Thursday, June 19, 2008

Human tendon behaviour and adaptation, in vivo.

Very cool stuff!
The body is HIGHLY efficient overall! It also has the unique property of also being very quiet during movement (normally).
The tendons are designed to absorb and release energy to decrease the cost of movement. This study shows that and that tendon can change and adapt much faster than we thought! I think going forward we will be amazed at how much turnover is going on in the body as it is ALWAYS ADAPTING!. So it is never too late to start that new exercise program or your mobility work like Z Health.

Note: in vivo refers to taking place INSIDE an organism, and the data obtained by this method is more accurate than bench top or petri dish testing (it is also much hard to obtain normally too).
J Physiol. 2008 Jan 1;586(1):71-81. Epub 2007 Sep 13.
Human tendon behaviour and adaptation, in vivo.

Magnusson SP, Narici MV, Maganaris CN, Kjaer M. Institute of Sports Medicine, Copenhagen, Bispebjerg Hospital, Copenhagen, Denmark.

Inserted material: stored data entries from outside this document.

File: config.mk
export PLATFORM = sky130hd
export DESIGN_NAME = fpu_noncomp_top
export DESIGN_NICKNAME = d
export VERILOG_FILES = /design/src/fpu_pkg.sv /design/src/fpu_noncomp_top.sv /design/src/fpu_opgroup_block.sv /design/src/fpu_rr_arbiter.sv /design/src/fpu_noncomp_fmt_slice.sv
export SDC_FILE = /design/constraint.sdc
export NUM_CORES = 1
export LEC_CHECK = 0
export BUFFER_PORTS_ARGS = -buffer_cell sky130_fd_sc_hd__buf_2
export CAP_MARGIN = 40
export CELL_PAD_IN_SITES_DETAIL_PLACEMENT = 2
export CELL_PAD_IN_SITES_GLOBAL_PLACEMENT = 2
export CORE_ASPECT_RATIO = 1.1
export CORE_UTILIZATION = 35
export CTS_BUF_LIST = sky130_fd_sc_hd__clkbuf_8
export DETAILED_ROUTE_END_ITERATION = 10
export GPL_TIMING_DRIVEN = 0
export PLACE_DENSITY = 0.94
export SLEW_MARGIN = 40
export SYNTH_ARGS = -nofsm -noshare
export SYNTH_HDL_FRONTEND = slang
export SYNTH_SLANG_ARGS = --single-unit
export TNS_END_PERCENT = 50
File: constraint.sdc
create_clock -name clk_i -period 5.1 [get_ports clk_i]
set_clock_uncertainty 0.05 [all_clocks]
set_input_delay 0.255 -clock clk_i [delete_from_list [all_inputs] [get_ports clk_i]]
set_output_delay 0.255 -clock clk_i [all_outputs]
set_load 0.005 [all_outputs]
File: src/fpu_pkg.sv
package fpu_pkg;

  // ----------------------------------------
  // Global widths
  // ----------------------------------------
  localparam int unsigned WIDTH       = 32;
  localparam int unsigned NUM_FORMATS = 2;
  localparam int unsigned TAG_WIDTH   = 4;

  // Exponent and mantissa widths per format
  localparam int unsigned FP32_EXP = 8;
  localparam int unsigned FP32_MAN = 23;
  localparam int unsigned FP16_EXP = 5;
  localparam int unsigned FP16_MAN = 10;

  // ----------------------------------------
  // Classify mask bit positions
  // ----------------------------------------
  localparam int unsigned CLASS_WIDTH   = 10;
  localparam int unsigned CLASS_NEG_INF = 0;
  localparam int unsigned CLASS_NEG_NRM = 1;
  localparam int unsigned CLASS_NEG_SUB = 2;
  localparam int unsigned CLASS_NEG_ZER = 3;
  localparam int unsigned CLASS_POS_ZER = 4;
  localparam int unsigned CLASS_POS_SUB = 5;
  localparam int unsigned CLASS_POS_NRM = 6;
  localparam int unsigned CLASS_POS_INF = 7;
  localparam int unsigned CLASS_SNAN    = 8;
  localparam int unsigned CLASS_QNAN    = 9;

  // ----------------------------------------
  // Enumerations
  // ----------------------------------------
  typedef enum logic {
    FP32 = 1'b0,
    FP16 = 1'b1
  } fp_format_e;

  typedef enum logic [3:0] {
    MIN   = 4'd0,
    MAX   = 4'd1,
    FEQ   = 4'd2,
    FLT   = 4'd3,
    FLE   = 4'd4,
    SGNJ  = 4'd5,
    SGNJN = 4'd6,
    SGNJX = 4'd7,
    CLASS = 4'd8
  } operation_e;

  // ----------------------------------------
  // Request and response types
  // ----------------------------------------
  typedef struct packed {
    logic nv;
  } status_t;

  typedef logic [TAG_WIDTH-1:0] tag_t;

  typedef struct packed {
    logic [WIDTH-1:0] operand_a;
    logic [WIDTH-1:0] operand_b;
    operation_e       op;
    fp_format_e       dst_fmt;
    tag_t             tag;
  } fpu_req_t;

  typedef struct packed {
    logic [WIDTH-1:0] result;
    status_t          status;
    tag_t             tag;
  } fpu_rsp_t;

  // ----------------------------------------
  // Format helpers
  // ----------------------------------------
  function automatic int unsigned exp_bits(input fp_format_e fmt);
    if (fmt == FP16) begin
      return FP16_EXP;
    end
    return FP32_EXP;
  endfunction

  function automatic int unsigned man_bits(input fp_format_e fmt);
    if (fmt == FP16) begin
      return FP16_MAN;
    end
    return FP32_MAN;
  endfunction

endpackage
File: src/fpu_noncomp_top.sv
module fpu_noncomp_top
  import fpu_pkg::*;
(
  input  logic     clk_i,
  input  logic     arst_n_i,
  // Request side
  input  fpu_req_t req_i,
  input  logic     in_valid_i,
  output logic     in_ready_o,
  input  logic     flush_i,
  // Response side
  output fpu_rsp_t rsp_o,
  output logic     out_valid_o,
  input  logic     out_ready_i,
  // High while any slice holds an item
  output logic     busy_o
);

  fpu_opgroup_block i_noncomp_block (
    .clk_i       ( clk_i       ),
    .arst_n_i    ( arst_n_i    ),
    .req_i       ( req_i       ),
    .in_valid_i  ( in_valid_i  ),
    .in_ready_o  ( in_ready_o  ),
    .flush_i     ( flush_i     ),
    .rsp_o       ( rsp_o       ),
    .out_valid_o ( out_valid_o ),
    .out_ready_i ( out_ready_i ),
    .busy_o      ( busy_o      )
  );

endmodule

File: src/fpu_opgroup_block.sv
module fpu_opgroup_block
  import fpu_pkg::*;
(
  input  logic     clk_i,
  input  logic     arst_n_i,
  input  fpu_req_t req_i,
  input  logic     in_valid_i,
  output logic     in_ready_o,
  input  logic     flush_i,
  output fpu_rsp_t rsp_o,
  output logic     out_valid_o,
  input  logic     out_ready_i,
  output logic     busy_o
);

  logic [NUM_FORMATS-1:0]     fmt_in_ready;
  logic [NUM_FORMATS-1:0]     fmt_out_valid;
  logic [NUM_FORMATS-1:0]     fmt_out_ready;
  logic [NUM_FORMATS-1:0]     fmt_busy;
  fpu_rsp_t [NUM_FORMATS-1:0] fmt_rsp;

  // ----------------------------------------
  // Input steering
  // ----------------------------------------
  // Only the destination slice decides readiness
  assign in_ready_o = fmt_in_ready[req_i.dst_fmt];

  for (genvar fmt = 0; fmt < NUM_FORMATS; fmt++) begin : gen_parallel_slices
    logic in_valid;

    assign in_valid = in_valid_i & (req_i.dst_fmt == fp_format_e'(fmt));

    fpu_noncomp_fmt_slice #(
      .FpFormat ( fp_format_e'(fmt) )
    ) i_fmt_slice (
      .clk_i       ( clk_i              ),
      .arst_n_i    ( arst_n_i           ),
      .req_i       ( req_i              ),
      .in_valid_i  ( in_valid           ),
      .in_ready_o  ( fmt_in_ready[fmt]  ),
      .flush_i     ( flush_i            ),
      .rsp_o       ( fmt_rsp[fmt]       ),
      .out_valid_o ( fmt_out_valid[fmt] ),
      .out_ready_i ( fmt_out_ready[fmt] ),
      .busy_o      ( fmt_busy[fmt]      )
    );
  end

  // ----------------------------------------
  // Output arbitration
  // ----------------------------------------
  fpu_rr_arbiter i_arbiter (
    .clk_i       ( clk_i         ),
    .arst_n_i    ( arst_n_i      ),
    .flush_i     ( flush_i       ),
    .req_valid_i ( fmt_out_valid ),
    .req_ready_o ( fmt_out_ready ),
    .req_rsp_i   ( fmt_rsp       ),
    .out_valid_o ( out_valid_o   ),
    .out_ready_i ( out_ready_i   ),
    .rsp_o       ( rsp_o         )
  );

  assign busy_o = |fmt_busy;

endmodule

File: src/fpu_rr_arbiter.sv
module fpu_rr_arbiter
  import fpu_pkg::*;
(
  input  logic                       clk_i,
  input  logic                       arst_n_i,
  input  logic                       flush_i,
  input  logic [NUM_FORMATS-1:0]     req_valid_i,
  output logic [NUM_FORMATS-1:0]     req_ready_o,
  input  fpu_rsp_t [NUM_FORMATS-1:0] req_rsp_i,
  output logic                       out_valid_o,
  input  logic                       out_ready_i,
  output fpu_rsp_t                   rsp_o
);

  fp_format_e rr_q;
  fp_format_e lock_idx_q;
  logic       lock_q;
  fp_format_e rr_pick;
  fp_format_e grant;

  // ----------------------------------------
  // Round-robin search
  // ----------------------------------------
  // First valid input at or after the pointer
  always_comb begin : rr_search
    int unsigned cand;
    logic        found;
    rr_pick = rr_q;
    found   = 1'b0;
    for (int unsigned i = 0; i < NUM_FORMATS; i++) begin
      cand = (rr_q + i) % NUM_FORMATS;
      if (!found && req_valid_i[cand]) begin
        rr_pick = fp_format_e'(cand);
        found   = 1'b1;
      end
    end
  end

  // A stalled output keeps its winner until it is taken
  assign grant       = lock_q ? lock_idx_q : rr_pick;
  assign out_valid_o = req_valid_i[grant];
  assign rsp_o       = req_rsp_i[grant];

  always_comb begin : ready_demux
    req_ready_o        = '0;
    req_ready_o[grant] = out_ready_i;
  end

  // ----------------------------------------
  // Pointer and lock state
  // ----------------------------------------
  always_ff @(posedge clk_i or negedge arst_n_i) begin
    if (!arst_n_i) begin
      rr_q       <= FP32;
      lock_q     <= 1'b0;
      lock_idx_q <= FP32;
    end else if (flush_i) begin
      rr_q   <= FP32;
      lock_q <= 1'b0;
    end else begin
      lock_q     <= out_valid_o & ~out_ready_i;
      lock_idx_q <= grant;
      // Next search starts one past the winner
      if (out_valid_o && out_ready_i) begin
        rr_q <= fp_format_e'((grant + 1) % NUM_FORMATS);
      end
    end
  end

endmodule

File: src/fpu_noncomp_fmt_slice.sv
module fpu_noncomp_fmt_slice
  import fpu_pkg::*;
#(
  parameter fp_format_e FpFormat = FP32
) (
  input  logic     clk_i,
  input  logic     arst_n_i,
  input  fpu_req_t req_i,
  input  logic     in_valid_i,
  output logic     in_ready_o,
  input  logic     flush_i,
  output fpu_rsp_t rsp_o,
  output logic     out_valid_o,
  input  logic     out_ready_i,
  output logic     busy_o
);

  localparam int unsigned EXP_BITS = exp_bits(FpFormat);
  localparam int unsigned MAN_BITS = man_bits(FpFormat);
  localparam int unsigned FP_W     = 1 + EXP_BITS + MAN_BITS;

  // Positive quiet NaN with only the top mantissa bit set
  localparam logic [FP_W-1:0] CANON_NAN = {1'b0, {EXP_BITS{1'b1}}, 1'b1, {(MAN_BITS-1){1'b0}}};

  typedef struct packed {
    logic sign;
    logic is_zero;
    logic is_subnormal;
    logic is_normal;
    logic is_inf;
    logic is_snan;
    logic is_qnan;
  } fp_info_t;

  function automatic fp_info_t classify(input logic [FP_W-1:0] v);
    logic [EXP_BITS-1:0] exp_f;
    logic [MAN_BITS-1:0] man_f;
    fp_info_t            info;
    exp_f             = v[FP_W-2 -: EXP_BITS];
    man_f             = v[MAN_BITS-1:0];
    info.sign         = v[FP_W-1];
    info.is_zero      = (exp_f == '0) && (man_f == '0);
    info.is_subnormal = (exp_f == '0) && (man_f != '0);
    info.is_normal    = (exp_f != '0) && (exp_f != '1);
    info.is_inf       = (exp_f == '1) && (man_f == '0);
    info.is_snan      = (exp_f == '1) && (man_f != '0) && !man_f[MAN_BITS-1];
    info.is_qnan      = (exp_f == '1) && man_f[MAN_BITS-1];
    return info;
  endfunction

  logic [FP_W-1:0]        val_a, val_b;
  logic [FP_W-2:0]        mag_a, mag_b;
  logic [FP_W-1:0]        fp_res;
  logic [WIDTH-1:0]       fp_res_boxed;
  logic [WIDTH-1:0]       int_res;
  logic                   int_res_sel;
  logic                   nv;
  fp_info_t               info_a, info_b;
  logic                   a_nan, b_nan, any_nan, any_snan, both_zero;
  logic                   ord_lt, ieee_eq, ieee_lt;
  logic [CLASS_WIDTH-1:0] class_mask;
  fpu_rsp_t               rsp_d, rsp_q;
  logic                   out_valid_q;

  // ----------------------------------------
  // Operand unpacking and result boxing
  // ----------------------------------------
  if (FP_W < WIDTH) begin : gen_nan_box
    // Operands without a full box of ones read as canonical NaN
    assign val_a = (&req_i.operand_a[WIDTH-1:FP_W]) ? req_i.operand_a[FP_W-1:0] : CANON_NAN;
    assign val_b = (&req_i.operand_b[WIDTH-1:FP_W]) ? req_i.operand_b[FP_W-1:0] : CANON_NAN;
    assign fp_res_boxed = {{(WIDTH-FP_W){1'b1}}, fp_res};
  end else begin : gen_full_width
    assign val_a        = req_i.operand_a;
    assign val_b        = req_i.operand_b;
    assign fp_res_boxed = fp_res;
  end

  assign mag_a  = val_a[FP_W-2:0];
  assign mag_b  = val_b[FP_W-2:0];
  assign info_a = classify(val_a);
  assign info_b = classify(val_b);

  assign a_nan     = info_a.is_snan | info_a.is_qnan;
  assign b_nan     = info_b.is_snan | info_b.is_qnan;
  assign any_nan   = a_nan | b_nan;
  assign any_snan  = info_a.is_snan | info_b.is_snan;
  assign both_zero = info_a.is_zero & info_b.is_zero;

  // Total order on sign and magnitude, so -0 sorts below +0
  always_comb begin : ord_cmp
    if (info_a.sign != info_b.sign) begin
      ord_lt = info_a.sign;
    end else if (info_a.sign) begin
      ord_lt = mag_a > mag_b;
    end else begin
      ord_lt = mag_a < mag_b;
    end
  end

  // IEEE compares treat both zeros as equal
  assign ieee_eq = (val_a == val_b) | both_zero;
  assign ieee_lt = ord_lt & ~both_zero;

  always_comb begin : class_enc
    class_mask = '0;
    if (info_a.is_snan) begin
      class_mask[CLASS_SNAN] = 1'b1;
    end else if (info_a.is_qnan) begin
      class_mask[CLASS_QNAN] = 1'b1;
    end else if (info_a.is_inf) begin
      class_mask[info_a.sign ? CLASS_NEG_INF : CLASS_POS_INF] = 1'b1;
    end else if (info_a.is_normal) begin
      class_mask[info_a.sign ? CLASS_NEG_NRM : CLASS_POS_NRM] = 1'b1;
    end else if (info_a.is_subnormal) begin
      class_mask[info_a.sign ? CLASS_NEG_SUB : CLASS_POS_SUB] = 1'b1;
    end else begin
      class_mask[info_a.sign ? CLASS_NEG_ZER : CLASS_POS_ZER] = 1'b1;
    end
  end

  // ----------------------------------------
  // Operation select
  // ----------------------------------------
  always_comb begin : op_sel
    fp_res      = CANON_NAN;
    int_res     = '0;
    int_res_sel = 1'b0;
    nv          = 1'b0;
    case (req_i.op)
      MIN, MAX: begin
        nv = any_snan;
        if (a_nan && b_nan) begin
          fp_res = CANON_NAN;
        end else if (a_nan) begin
          fp_res = val_b;
        end else if (b_nan) begin
          fp_res = val_a;
        end else if (req_i.op == MIN) begin
          fp_res = ord_lt ? val_a : val_b;
        end else begin
          fp_res = ord_lt ? val_b : val_a;
        end
      end
      FEQ: begin
        int_res_sel = 1'b1;
        nv          = any_snan;
        int_res[0]  = ~any_nan & ieee_eq;
      end
      FLT: begin
        int_res_sel = 1'b1;
        nv          = any_nan;
        int_res[0]  = ~any_nan & ieee_lt;
      end
      FLE: begin
        int_res_sel = 1'b1;
        nv          = any_nan;
        int_res[0]  = ~any_nan & (ieee_lt | ieee_eq);
      end
      SGNJ:  fp_res = {info_b.sign, mag_a};
      SGNJN: fp_res = {~info_b.sign, mag_a};
      SGNJX: fp_res = {info_a.sign ^ info_b.sign, mag_a};
      CLASS: begin
        int_res_sel = 1'b1;
        int_res     = WIDTH'(class_mask);
      end
      default: ;
    endcase
  end

  assign rsp_d.result    = int_res_sel ? int_res : fp_res_boxed;
  assign rsp_d.status.nv = nv;
  assign rsp_d.tag       = req_i.tag;

  // ----------------------------------------
  // Output register
  // ----------------------------------------
  // Accepts while empty or while the held item drains this cycle
  assign in_ready_o = ~out_valid_q | out_ready_i;

  always_ff @(posedge clk_i or negedge arst_n_i) begin
    if (!arst_n_i) begin
      out_valid_q <= 1'b0;
    end else if (flush_i) begin
      out_valid_q <= 1'b0;
    end else if (in_ready_o) begin
      out_valid_q <= in_valid_i;
    end
  end

  always_ff @(posedge clk_i) begin
    if (in_valid_i && in_ready_o) begin
      rsp_q <= rsp_d;
    end
  end

  assign rsp_o       = rsp_q;
  assign out_valid_o = out_valid_q;
  assign busy_o      = out_valid_q;

endmodule

Word level (Yosys, flattened, before mapping)
Index checks and enable logic that the tools add are counted.

word-level totals
  bits in registers = 79
  input bits = 78
  output and inout port bits = 40
  logic and storage cells = 255

operators by class
  $add $sub $neg = 2
  order comparisons = 25
  equal/unequal tests = 18
  multiplexer cells = 91
  bitwise operators = 40
  reduce and logical (&&, ||, !) cells = 67

operators with widths
  kind                                                               count
  2-to-1 mux 32 bit                                                  7
  2-to-1 mux 16 bit                                                  9
  case mux 32 bit (4 select lines)                                   1
  2-to-1 mux 37 bit                                                  2
  case mux 16 bit (4 select lines)                                   1
  2-to-1 mux 10 bit                                                  6
  logical NOT 23 bit                                                 2
  nonzero test 23 bit                                                2
  < comparator 3 x 5 -> 1 bit, second input constant                 8
  2-to-1 mux 1 bit                                                   38
  logical AND 1 bit                                                  37
  2-to-1 mux 9 bit                                                   4
  demux 1 bit (select 4 bit)                                         8
  equality test 32 bit                                               1
  AND reduction 16 bit                                               2
  > comparator 31 bit                                                1
  < comparator 31 bit                                                1
  greater-or-equal comparator 3 x 1 -> 1 bit, second input constant  8
  2-to-1 mux 3 bit                                                   8
  logical NOT 10 bit                                                 2
  nonzero test 10 bit                                                2
  equality test 16 bit                                               1
  equality test 4 x 3 -> 1 bit, second input constant                4
  equality test 8 bit, second input constant                         2
  other kinds (31)                                                   86

Longest topological paths before layout
Gate-level depths: netlist of run 1.

  depth in word-level cells = 15
  depth in mapped cells = 18
  gate-level depth less buffers = 15

Modules after synthesis
From an unflattened synthesis of run 1, not the netlist that was laid out.

unflattened totals
  cell total of the unflattened synthesis = 820
  area, all modules = 6,696.4 um2

modules (own cells, without submodules)
  module                                                                      times used  cells each  area each (um2)  sequential area each (um2)
  fpu_noncomp_fmt_slice (i_noncomp_block.gen_parallel_slices[0].i_fmt_slice)  1           315         3,025.4          1,136.1
  fpu_noncomp_fmt_slice (i_noncomp_block.gen_parallel_slices[1].i_fmt_slice)  1           302         2,424.8          685.7
  fpu_rr_arbiter                                                              1           199         1,208.7          75.1
  fpu_opgroup_block                                                           1           4           37.5             0.0

Worst setup path after synthesis of run 1
No wires, ideal clock.

  path type = input -> register
  start point = in req_i[36] (netlist name)
  end point = reg i_noncomp_block.gen_parallel_slices[1].i_fmt_slice.rsp_q (netlist bit i_noncomp_block.gen_parallel_slices[1].i_fmt_slice.rsp_o[15]) (data pin)
  library setup time = 259 ps
  arrival = 3,582 ps
  required time = 4,791 ps
  path slack = 1,209 ps
  stages = 17
  buffers on the path = 3
  cell sequence = nand4_2 -> or4_1 -> buf_2 -> clkbuf_1 -> nor2_1 -> ha_1 -> and4_1 -> nand2_1 -> nor3_1 -> nand4_1 -> o221ai_2 -> mux2_4 -> xnor2_4 -> a21oi_2 -> buf_6 -> a21oi_2 -> o31a_1

between the ends
  cells in the longest elaborated chain, start to end = 12
  elaborated cells between the ends (all ways) = 23
  classes of those cells = order compare: 2; eq/ne: 2; mux: 11; bitwise: 1; reduce/logical: 7

ends and longest elaborated chain
  element                                                     RTL line                                                    text
  from (decl)                                                 fpu_noncomp_top.sv:7                                        input fpu_req_t req_i,
  AND reduction 16 bit *                                      fpu_noncomp_fmt_slice.sv:71                                 assign val_b = (&req_i.operand_b[WIDTH-1:FP_W]) ? req_i.operand_b[FP_W-1:0] : CANON_NAN;
  2-to-1 mux 16 bit *                                         fpu_noncomp_fmt_slice.sv:71
  < comparator 15 bit or > comparator 15 bit (tied branches)  fpu_noncomp_fmt_slice.sv:97, fpu_noncomp_fmt_slice.sv:95
  2-to-1 mux 1 bit                                            fpu_noncomp_fmt_slice.sv:94                                 end else if (info_a.sign) begin
  2-to-1 mux 1 bit                                            fpu_noncomp_fmt_slice.sv:92                                 if (info_a.sign != info_b.sign) begin
  2-to-1 mux 16 bit (on tied branches)                        fpu_noncomp_fmt_slice.sv:142, fpu_noncomp_fmt_slice.sv:140
  2-to-1 mux 16 bit                                           fpu_noncomp_fmt_slice.sv:139                                end else if (req_i.op == MIN) begin
  2-to-1 mux 16 bit                                           fpu_noncomp_fmt_slice.sv:137                                end else if (b_nan) begin
  2-to-1 mux 16 bit                                           fpu_noncomp_fmt_slice.sv:135                                end else if (a_nan) begin
  2-to-1 mux 16 bit *                                         fpu_noncomp_fmt_slice.sv:133                                if (a_nan && b_nan) begin
  case mux 16 bit (4 select lines) *                          fpu_noncomp_fmt_slice.sv:130                                case (req_i.op)
  2-to-1 mux 16 bit *                                         fpu_noncomp_fmt_slice.sv:171                                assign rsp_d.result = int_res_sel ? int_res : fp_res_boxed;
  to (signal assigned)                                        fpu_noncomp_fmt_slice.sv:193                                rsp_q <= rsp_d;
  to (decl)                                                   fpu_noncomp_fmt_slice.sv:62                                 fpu_rsp_t rsp_d, rsp_q;

Every way passes the cells marked *; elsewhere a longest branch is shown, timed or not.
A chain may end at the register's enable or synchronous reset.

Tendon properties contribute to the complex interaction of the central nervous system, muscle-tendon unit and bony structures to produce joint movement. Until recently limited information on human tendon behaviour in vivo was available; however, novel methodological advancements have enabled new insights to be gained in this area. The present review summarizes the progress made with respect to human tendon and aponeurosis function in vivo, and how tendons adapt to ageing, loading and unloading conditions. During low tensile loading or with passive lengthening not only the muscle is elongated, but also the tendon undergoes significant length changes, which may have implications for reflex responses. During active loading, the length change of the tendon far exceeds that of the aponeurosis, indicating that the aponeurosis may more effectively transfer force onto the tendon, which lengthens and stores elastic energy subsequently released during unloading, in a spring-like manner. In fact, data recently obtained in vivo confirm that, during walking, the human Achilles tendon provides elastic strain energy that can decrease the energy cost of locomotion. Also, new experimental evidence shows that, contrary to earlier beliefs, the metabolic activity in human tendon is remarkably high and this affords the tendon the ability to adapt to changing demands. With ageing and disuse there is a reduction in tendon stiffness, which can be mitigated with resistance exercises. Such adaptations seem advantageous for maintaining movement rapidity, reducing tendon stress and risk of injury, and possibly, for enabling muscles to operate closer to the optimum region of the length-tension relationship.